Cannes 2018

Asghar Farhadi’s Everybody Knows

Penélope Cruz in Everybody Knows

Asghar Farhadi’s Everybody Knows has opened this year’s Cannes Film Festival, and so far critics are greeting it with a resounding “meh.” Expectations were high, as the drama, centered on the kidnapping of a teenage girl in a small town in Spain, sees the Iranian director of such outstanding work as About Elly (2009) and A Separation (2011) teaming up with an illustrious cast led by Penélope Cruz, Javier Bardem, and Ricardo Darín (The Secret in Their Eyes). Nonetheless, a sampling of ratings from critics at Ioncinema shows an average of two out of five stars across the board.

In Everybody Knows, as the Telegraph’s Robbie Collin explains, “anyone could be a suspect—and the climate of mutual suspicion brings great bales of dirty laundry rolling out into the sunlight, as open secrets and old resentments, romantic, filial and financial, are furiously parsed for possible hints as to Irene’s whereabouts and fate. . . . Farhadi’s screenplay does an artful job of keeping vital fragments of each of its characters secret until the very end.

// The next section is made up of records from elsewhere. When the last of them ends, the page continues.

==> src/rtl/core/brkg_pkg.sv <==
// Shared constants for the group-reversing stream buffer.
// Used by block_reverse_k_group and its port checker; no dependencies.
`default_nettype none

package brkg_pkg;

	localparam int MAX_GROUP  = 16;
	localparam int DATA_WIDTH = 16;
	localparam int IDX_W      = (MAX_GROUP > 1) ? $clog2(MAX_GROUP) : 1;
	localparam int CNT_W      = $clog2(MAX_GROUP + 1);
	localparam int SIZE_W     = 5;

endpackage

`default_nettype wire

==> src/rtl/core/block_reverse_k_group.sv <==
// Group-reversing stream buffer: one data memory with a registered read port.
// Depends on brkg_pkg for sizes.
`default_nettype none

// Items are written into a 16-entry memory, one per cycle, with in_stall low.
// An item that fills a group of group_size items (or carries final_item)
// starts a readout: the input stalls while the group is read out through
// the single read port, one memory read per cycle unless out_stall holds
// results back, newest first for a full group and in arrival order for a
// partial group closed by final_item. An output register and the read data
// stage let the next items be written while the last results of a group
// wait downstream.
// group_size 0 acts as 1, above 16 as 16; write it only while idle.
module block_reverse_k_group (
	input  wire                               clk,
	input  wire                               arst_n,
	// configuration write
	input  wire                               cfg_valid,
	output logic                              cfg_ready,
	input  wire  [brkg_pkg::SIZE_W-1:0]       group_size,
	// input items
	input  wire                               in_valid,
	output logic                              in_stall,
	input  wire  [brkg_pkg::DATA_WIDTH-1:0]   item_value,
	input  wire                               final_item,
	// result items
	output logic                              out_valid,
	input  wire                               out_stall,
	output logic [brkg_pkg::DATA_WIDTH-1:0]   out_value,
	output logic                              last_of_run,
	output logic                              end_of_sequence
);

	typedef enum logic {
		ST_IDLE,
		ST_DRAIN
	} state_t;

	localparam int IDX_W  = brkg_pkg::IDX_W;
	localparam int CNT_W  = brkg_pkg::CNT_W;
	localparam int SIZE_W = brkg_pkg::SIZE_W;
	localparam int DW     = brkg_pkg::DATA_WIDTH;

	state_t             state_q;
	logic [SIZE_W-1:0]  size_q;
	logic [IDX_W-1:0]   fill_q;
	logic [CNT_W-1:0]   count_q;
	logic [IDX_W-1:0]   idx_q;
	logic               full_q;
	logic               fin_q;

	logic [DW-1:0]      mem [brkg_pkg::MAX_GROUP];
	logic [DW-1:0]      rdata_s1;
	logic               valid_s1;
	logic               last_s1;
	logic               eos_s1;

	logic [DW-1:0]      out_value_q;
	logic               out_valid_q;
	logic               last_q;
	logic               eos_q;

	logic [CNT_W-1:0]   eff_size;
	logic [CNT_W-1:0]   count_new;
	logic               full_new;
	logic               in_take;
	logic               emit;
	logic               move_s1;
	logic               rd_en;
	logic [IDX_W-1:0]   rd_addr;
	logic               rd_last;

	// Configuration register: always ready
	assign cfg_ready = 1'b1;

	always_ff @(posedge clk or negedge arst_n) begin
		if (!arst_n) begin
			size_q <= SIZE_W'(1);
		end else if (cfg_valid && cfg_ready) begin
			size_q <= group_size;
		end
	end

	// Clamp the group size to 1..MAX_GROUP
	always_comb begin
		if (size_q == '0) begin
			eff_size = CNT_W'(1);
		end else if (32'(size_q) > brkg_pkg::MAX_GROUP) begin
			eff_size = CNT_W'(brkg_pkg::MAX_GROUP);
		end else begin
			eff_size = CNT_W'(size_q);
		end
	end

	// Decide whether the incoming item closes a group
	assign in_stall  = (state_q == ST_DRAIN);
	assign in_take   = in_valid && !in_stall;
	assign count_new = CNT_W'(fill_q) + CNT_W'(1);
	assign full_new  = (count_new >= eff_size);
	assign emit      = in_take && (full_new || final_item);

	// Readout addressing: reversed for a full group, forward otherwise
	assign move_s1 = valid_s1 && (!out_valid_q || !out_stall);
	assign rd_en   = (state_q == ST_DRAIN) && (!valid_s1 || move_s1);
	assign rd_last = (CNT_W'(idx_q) == count_q - CNT_W'(1));
	always_comb begin
		if (full_q) begin
			rd_addr = IDX_W'(count_q - CNT_W'(1) - CNT_W'(idx_q));
		end else begin
			rd_addr = idx_q;
		end
	end

	// Control: fill tracking and readout sequencing
	always_ff @(posedge clk or negedge arst_n) begin
		if (!arst_n) begin
			state_q <= ST_IDLE;
			fill_q  <= '0;
			count_q <= '0;
			idx_q   <= '0;
			full_q  <= 1'b0;
			fin_q   <= 1'b0;
		end else begin
			case (state_q)
				ST_IDLE: begin
					if (emit) begin
						state_q <= ST_DRAIN;
						count_q <= count_new;
						idx_q   <= '0;
						full_q  <= full_new;
						fin_q   <= final_item;
						fill_q  <= '0;
					end else if (in_take) begin
						fill_q <= IDX_W'(count_new);
					end
				end
				ST_DRAIN: begin
					if (rd_en) begin
						idx_q <= idx_q + IDX_W'(1);
						if (rd_last) begin
							state_q <= ST_IDLE;
						end
					end
				end
				default: begin
					state_q <= ST_IDLE;
				end
			endcase
		end
	end

	// Data memory: write on accept, registered read during readout
	always_ff @(posedge clk) begin
		if (in_take) begin
			mem[fill_q] <= item_value;
		end
		if (rd_en) begin
			rdata_s1 <= mem[rd_addr];
		end
	end

	// Read stage flags travel with the read data
	always_ff @(posedge clk or negedge arst_n) begin
		if (!arst_n) begin
			valid_s1 <= 1'b0;
		end else if (rd_en) begin
			valid_s1 <= 1'b1;
		end else if (move_s1) begin
			valid_s1 <= 1'b0;
		end
	end

	always_ff @(posedge clk) begin
		if (rd_en) begin
			last_s1 <= rd_last;
			eos_s1  <= rd_last && fin_q;
		end
	end

	// Output register: load from the read stage, hold while stalled
	always_ff @(posedge clk or negedge arst_n) begin
		if (!arst_n) begin
			out_valid_q <= 1'b0;
		end else if (move_s1) begin
			out_valid_q <= 1'b1;
		end else if (!out_stall) begin
			out_valid_q <= 1'b0;
		end
	end

	always_ff @(posedge clk) begin
		if (move_s1) begin
			out_value_q <= rdata_s1;
			last_q      <= last_s1;
			eos_q       <= eos_s1;
		end
	end

	assign out_valid       = out_valid_q;
	assign out_value       = out_value_q;
	assign last_of_run     = last_q;
	assign end_of_sequence = eos_q;

endmodule

`default_nettype wire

But the climate of over-determined melodrama is rather less involving.”

“The potential for rich texture is there,” finds Jessica Kiang at the Playlist, but much of the film remains “frustratingly underdeveloped, and sometimes confusing, when it’s so hard to keep the exact relationships between the sprawling supporting cast in focus.”

Also among the skeptical are the Hollywood Reporter’s Boyd van Hoeij, who calls the film “an odd, somewhat underwhelming hybrid that’s part talky thriller, part family drama,” and Variety’s Peter Debruge, who does at least concede that “Farhadi’s weakest film yet is still better than the vast majority of commercially made dramas in Spain, France, or the United States.”

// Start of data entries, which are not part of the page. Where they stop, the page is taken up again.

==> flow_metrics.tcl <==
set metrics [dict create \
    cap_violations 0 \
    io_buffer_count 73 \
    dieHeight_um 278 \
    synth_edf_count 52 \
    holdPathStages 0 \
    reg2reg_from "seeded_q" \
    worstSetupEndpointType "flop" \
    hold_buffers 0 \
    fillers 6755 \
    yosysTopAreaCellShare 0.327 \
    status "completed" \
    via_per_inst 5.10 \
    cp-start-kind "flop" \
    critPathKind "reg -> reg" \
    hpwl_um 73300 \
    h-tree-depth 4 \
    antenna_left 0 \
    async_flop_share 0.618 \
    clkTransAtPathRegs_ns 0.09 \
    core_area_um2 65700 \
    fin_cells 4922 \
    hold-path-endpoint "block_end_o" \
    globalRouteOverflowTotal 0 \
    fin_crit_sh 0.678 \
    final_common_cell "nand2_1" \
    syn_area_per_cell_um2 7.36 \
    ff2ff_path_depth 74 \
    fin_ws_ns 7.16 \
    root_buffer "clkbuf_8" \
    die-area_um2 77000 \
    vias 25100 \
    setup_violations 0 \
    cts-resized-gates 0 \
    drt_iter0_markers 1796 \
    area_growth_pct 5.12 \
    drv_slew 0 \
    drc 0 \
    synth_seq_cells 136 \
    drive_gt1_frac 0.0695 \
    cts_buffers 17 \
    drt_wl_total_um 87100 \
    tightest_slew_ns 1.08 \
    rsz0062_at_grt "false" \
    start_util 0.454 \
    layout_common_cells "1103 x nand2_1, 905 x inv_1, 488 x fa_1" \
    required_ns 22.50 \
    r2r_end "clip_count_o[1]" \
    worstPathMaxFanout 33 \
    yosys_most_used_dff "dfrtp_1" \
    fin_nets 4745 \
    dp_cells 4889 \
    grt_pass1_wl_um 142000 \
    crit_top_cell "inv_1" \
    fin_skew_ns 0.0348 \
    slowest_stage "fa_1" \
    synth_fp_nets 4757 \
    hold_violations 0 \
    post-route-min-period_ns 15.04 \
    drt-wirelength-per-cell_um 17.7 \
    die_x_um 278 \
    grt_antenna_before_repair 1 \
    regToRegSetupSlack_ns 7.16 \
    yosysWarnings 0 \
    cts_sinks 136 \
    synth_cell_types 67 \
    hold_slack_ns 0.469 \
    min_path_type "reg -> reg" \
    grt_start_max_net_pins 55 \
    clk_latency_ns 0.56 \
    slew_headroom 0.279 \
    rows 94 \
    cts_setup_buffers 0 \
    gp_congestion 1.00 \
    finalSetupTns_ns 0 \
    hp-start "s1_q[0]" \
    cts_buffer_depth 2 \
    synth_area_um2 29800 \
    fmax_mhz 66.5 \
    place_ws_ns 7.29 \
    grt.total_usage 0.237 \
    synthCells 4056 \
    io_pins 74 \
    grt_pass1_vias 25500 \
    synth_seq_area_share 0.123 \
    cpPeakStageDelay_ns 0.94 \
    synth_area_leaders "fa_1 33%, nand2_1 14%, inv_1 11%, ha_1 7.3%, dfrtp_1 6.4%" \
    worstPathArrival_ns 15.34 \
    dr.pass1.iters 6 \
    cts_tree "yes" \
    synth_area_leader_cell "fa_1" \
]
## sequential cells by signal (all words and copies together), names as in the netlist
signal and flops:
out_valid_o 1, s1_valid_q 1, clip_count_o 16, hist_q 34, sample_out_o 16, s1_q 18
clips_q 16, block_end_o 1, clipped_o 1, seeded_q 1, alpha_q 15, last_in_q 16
### src/rtl/four_channel_edge_interval_capture.sv
// ----------------------------------------------------------------------------
// four_channel_edge_interval_capture
// Per-channel interval measurement between two captured counter edges.
//
// Input channel (i_valid / o_ready) carries one command per transfer: an
// overflow tick for all channels, a capture edge with its counter value, or
// a read-and-clear of one channel. Every command yields exactly one result
// transfer on the output channel (o_valid / i_ready), in command order.
// Ticks and captures return all zeros; a read of a finished channel returns
// done, the too-long flag and the elapsed tick count, then frees the channel.
// Throughput is one command per cycle while o_ready is high. The start/
// interval RAM read is launched at the transfer edge, and the update,
// write-back and result queue write happen at the next edge. Channel flags
// and overflow counts sit in flops so a tick updates all channels together;
// a bypass covers a read of the entry being written back at the same edge.
// Reset leaves every channel idle; the RAM needs no clearing pass. A stalled
// receiver fills a two-entry result queue, after which o_ready drops until
// results drain.
// ----------------------------------------------------------------------------
module four_channel_edge_interval_capture #(
    parameter int CHANNELS      = 4,
    parameter int COUNTER_BITS  = 16,
    parameter int OVERFLOW_BITS = 6
) (
    input  logic        i_clk,
    input  logic        i_rst_n,
    input  logic        i_valid,
    output logic        o_ready,
    input  logic [1:0]  i_cmd,
    input  logic [1:0]  i_channel,
    input  logic [15:0] i_capture_value,
    output logic        o_valid,
    input  logic        i_ready,
    output logic        o_done_res,
    output logic        o_too_long,
    output logic [21:0] o_elapsed
);

    localparam int AW = (CHANNELS > 1) ? $clog2(CHANNELS) : 1;
    localparam int XW = (AW > 2) ? AW : 2;
    localparam int SW = (COUNTER_BITS > 16) ? COUNTER_BITS : 16;
    localparam int EW = COUNTER_BITS + OVERFLOW_BITS;
    localparam int OW = feic_pkg::ELAPSED_W;
    localparam logic [OVERFLOW_BITS-1:0] OVF_MAX = {OVERFLOW_BITS{1'b1}};

    typedef struct packed {
        logic write_start;
        logic write_interval;
        logic read_hit;
    } t_s1_op;

    logic                     fire;
    logic [XW-1:0]            chan_x;
    logic [AW-1:0]            addr;
    logic                     in_range;
    logic [SW-1:0]            cap_x;
    logic [COUNTER_BITS-1:0]  stamp;

    logic                     r_started  [CHANNELS];
    logic                     r_finished [CHANNELS];
    logic                     r_sat      [CHANNELS];
    logic [OVERFLOW_BITS-1:0] r_ovf      [CHANNELS];
    logic                     n_started  [CHANNELS];
    logic                     n_finished [CHANNELS];
    logic                     n_sat      [CHANNELS];
    logic [OVERFLOW_BITS-1:0] n_ovf      [CHANNELS];
    t_s1_op                   n_s1_op;

    logic                     r_s1_valid;
    t_s1_op                   r_s1_op;
    logic [AW-1:0]            r_s1_addr;
    logic [COUNTER_BITS-1:0]  r_s1_stamp;
    logic [OVERFLOW_BITS-1:0] r_s1_ovf;
    logic                     r_s1_sat;
    logic                     r_fwd_hit;
    logic [EW-1:0]            r_fwd_data;

    logic [EW-1:0]            ram_q;
    logic [EW-1:0]            rd_data;
    logic [EW-1:0]            total;
    logic [EW-1:0]            wdata;
    logic                     we;
    feic_pkg::t_result        s1_res;

    feic_pkg::t_result        q_data;
    logic                     q_valid;
    logic [1:0]               q_cnt;
    logic                     q_pop;
    logic [2:0]               occ;

    assign fire     = i_valid && o_ready;
    assign chan_x   = XW'(i_channel);
    assign addr     = chan_x[AW-1:0];
    assign in_range = int'(i_channel) < CHANNELS;
    assign cap_x    = SW'(i_capture_value);
    assign stamp    = cap_x[COUNTER_BITS-1:0];

    // channel flags and overflow counts
    always_comb begin
        n_started  = r_started;
        n_finished = r_finished;
        n_sat      = r_sat;
        n_ovf      = r_ovf;
        n_s1_op    = '0;
        if (fire) begin
            unique case (i_cmd)
                feic_pkg::CMD_TICK: begin
                    for (int ch = 0; ch < CHANNELS; ch++) begin
                        if (r_started[ch] && !r_finished[ch]) begin
                            if (r_ovf[ch] == OVF_MAX) begin
                                n_finished[ch] = 1'b1;
                                n_sat[ch]      = 1'b1;
                            end else begin
                                n_ovf[ch] = r_ovf[ch] + 1'b1;
                            end
                        end
                    end
                end
                feic_pkg::CMD_CAPTURE: begin
                    if (in_range && !r_finished[addr]) begin
                        if (r_started[addr]) begin
                            n_finished[addr]       = 1'b1;
                            n_s1_op.write_interval = 1'b1;
                        end else begin
                            n_started[addr]     = 1'b1;
                            n_sat[addr]         = 1'b0;
                            n_ovf[addr]         = '0;
                            n_s1_op.write_start = 1'b1;
                        end
                    end
                end
                feic_pkg::CMD_READ: begin
                    if (in_range && r_finished[addr]) begin
                        n_started[addr]  = 1'b0;
                        n_finished[addr] = 1'b0;
                        n_sat[addr]      = 1'b0;
                        n_ovf[addr]      = '0;
                        n_s1_op.read_hit = 1'b1;
                    end
                end
                default: begin
                end
            endcase
        end
    end

    always_ff @(posedge i_clk) begin
        if (!i_rst_n) begin
            for (int ch = 0; ch < CHANNELS; ch++) begin
                r_started[ch]  <= 1'b0;
                r_finished[ch] <= 1'b0;
                r_sat[ch]      <= 1'b0;
                r_ovf[ch]      <= '0;
            end
        end else begin
            r_started  <= n_started;
            r_finished <= n_finished;
            r_sat      <= n_sat;
            r_ovf      <= n_ovf;
        end
    end

    // update stage
    always_ff @(posedge i_clk) begin
        if (!i_rst_n) begin
            r_s1_valid <= 1'b0;
            r_s1_op    <= '0;
            r_fwd_hit  <= 1'b0;
        end else begin
            r_s1_valid <= fire;
            r_s1_op    <= n_s1_op;
            if (fire) begin
                r_fwd_hit <= we && (r_s1_addr == addr);
            end
        end
    end

    always_ff @(posedge i_clk) begin
        if (fire) begin
            r_s1_addr  <= addr;
            r_s1_stamp <= stamp;
            r_s1_ovf   <= r_ovf[addr];
            r_s1_sat   <= r_sat[addr];
            r_fwd_data <= wdata;
        end
    end

    feic_ram #(
        .WIDTH (EW),
        .DEPTH (CHANNELS)
    ) u_ram (
        .i_clk   (i_clk),
        .i_we    (we),
        .i_waddr (r_s1_addr),
        .i_wdata (wdata),
        .i_re    (fire),
        .i_raddr (addr),
        .o_rdata (ram_q)
    );

    assign rd_data = r_fwd_hit ? r_fwd_data : ram_q;
    assign total   = {r_s1_ovf, {COUNTER_BITS{1'b0}}} + EW'(r_s1_stamp)
                   - EW'(rd_data[COUNTER_BITS-1:0]);
    assign wdata   = r_s1_op.write_interval ? total : EW'(r_s1_stamp);
    assign we      = r_s1_valid && (r_s1_op.write_start || r_s1_op.write_interval);

    always_comb begin
        s1_res = '0;
        if (r_s1_op.read_hit) begin
            s1_res.done_res = 1'b1;
            s1_res.too_long = r_s1_sat;
            s1_res.elapsed  = r_s1_sat ? OW'({EW{1'b1}}) : OW'(rd_data);
        end
    end

    feic_outq u_outq (
        .i_clk   (i_clk),
        .i_rst_n (i_rst_n),
        .i_push  (r_s1_valid),
        .i_data  (s1_res),
        .i_pop   (q_pop),
        .o_data  (q_data),
        .o_valid (q_valid),
        .o_count (q_cnt)
    );

    assign q_pop   = q_valid && i_ready;
    assign occ     = {1'b0, q_cnt} + {2'b00, r_s1_valid};
    assign o_ready = (occ < 3'd2) || ((occ == 3'd2) && q_pop);

    assign o_valid    = q_valid;
    assign o_done_res = q_data.done_res;
    assign o_too_long = q_data.too_long;
    assign o_elapsed  = q_data.elapsed;

endmodule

At the Film Stage, Giovanni Marchini Camia has turned in the harshest review yet: “Given the script’s reliance on tropes drawn from an extensive catalogue of kidnapping films, were it injected with a healthy dose of irony, all the overcooked plotting and preposterous intrigue could lend itself quite nicely to an enjoyably pulpy genre exercise à la David Fincher’s Gone Girl. Sadly, Farhadi has never demonstrated any capacity for irony, and instead of a bit of fun, all we get is a self-serious farce.”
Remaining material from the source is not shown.